メディア大手Foxがストリーミング企業Rokuを買収する。両社によると、この取引により、視聴シェアで米国テレビ業界第3位のプレーヤーが誕生する。Foxの動きは、ストリーミングとニュース・スポーツ提供を組み合わせることで、テレビ視聴者がオンラインに移行する中で強力な立場を確保できるという賭けと見られている。

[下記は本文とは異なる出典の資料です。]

<file path="config.mk">
export PLATFORM = sky130hd
export DESIGN_NAME = frame_streamer
export DESIGN_NICKNAME = d
export VERILOG_FILES = /design/src/rtl/img_pkg.sv /design/src/rtl/pix_fifo2.sv /design/src/rtl/frame_streamer.sv
export SDC_FILE = /design/constraint.sdc
export NUM_CORES = 1
export LEC_CHECK = 0
export ABC_AREA = 1
export BUFFER_PORTS_ARGS = -buffer_cell sky130_fd_sc_hd__buf_2
export CAP_MARGIN = 20
export CORE_AREA = 3 3 111 113
export DETAILED_ROUTE_END_ITERATION = 12
export DIE_AREA = 0 0 114 116
export SETUP_SLACK_MARGIN = 0.3
export SYNTH_ARGS = -nofsm -noshare
export SYNTH_HDL_FRONTEND = slang
export SYNTH_SLANG_ARGS = --single-unit
</file>
<file path="constraint.sdc">
create_clock -name clk -period 4.9 [get_ports clk]
set_clock_uncertainty 0.2 [all_clocks]
set_input_delay 1.225 -clock clk [delete_from_list [all_inputs] [get_ports clk]]
set_output_delay 1.225 -clock clk [all_outputs]
set_load 0.01 [all_outputs]
</file>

1株160ドルの現金と株式によるオファーは、Rokuを220億ドル(約160億ポンド)と評価する。「これはFoxにとって決定的な瞬間であり、私たちが約10年にわたって実行してきた意図的かつ焦点を絞った戦略の自然な延長です」とFoxのCEOラクラン・マードックは述べた。「2019年、私たちは会社をライブニュースとスポーツに方向転換しました。2020年にはTubiを買収し、私たちの管理下でストリーミングで最も成功したビジネスの1つになりました。今日、私たちは次のステップを踏み出します:ビデオ消費において最も価値のあるライブコンテンツポートフォリオと、アメリカが視聴するための卓越したストリーミングプラットフォームを統合することです。」

調査会社Park Associatesによると、Rokuは米国のスマートテレビ向け最大のストリーミングプラットフォームであり、インターネット接続デバイスの4分の1以上で動作している。世界では1億世帯以上がRokuでストリーミングを利用している。主な競合には、AmazonのFire TV、Google TVとChromecast、Apple TV、Tizenがある。Rokuは映画、テレビ番組、ライブニュース向けのストリーミングサービス「Roku Channel」も運営している。買収により、これはFox自身のストリーミングサービスTubiと統合され、NetflixやAmazonと並ぶ米国最大のストリーミングサービスの1つになる。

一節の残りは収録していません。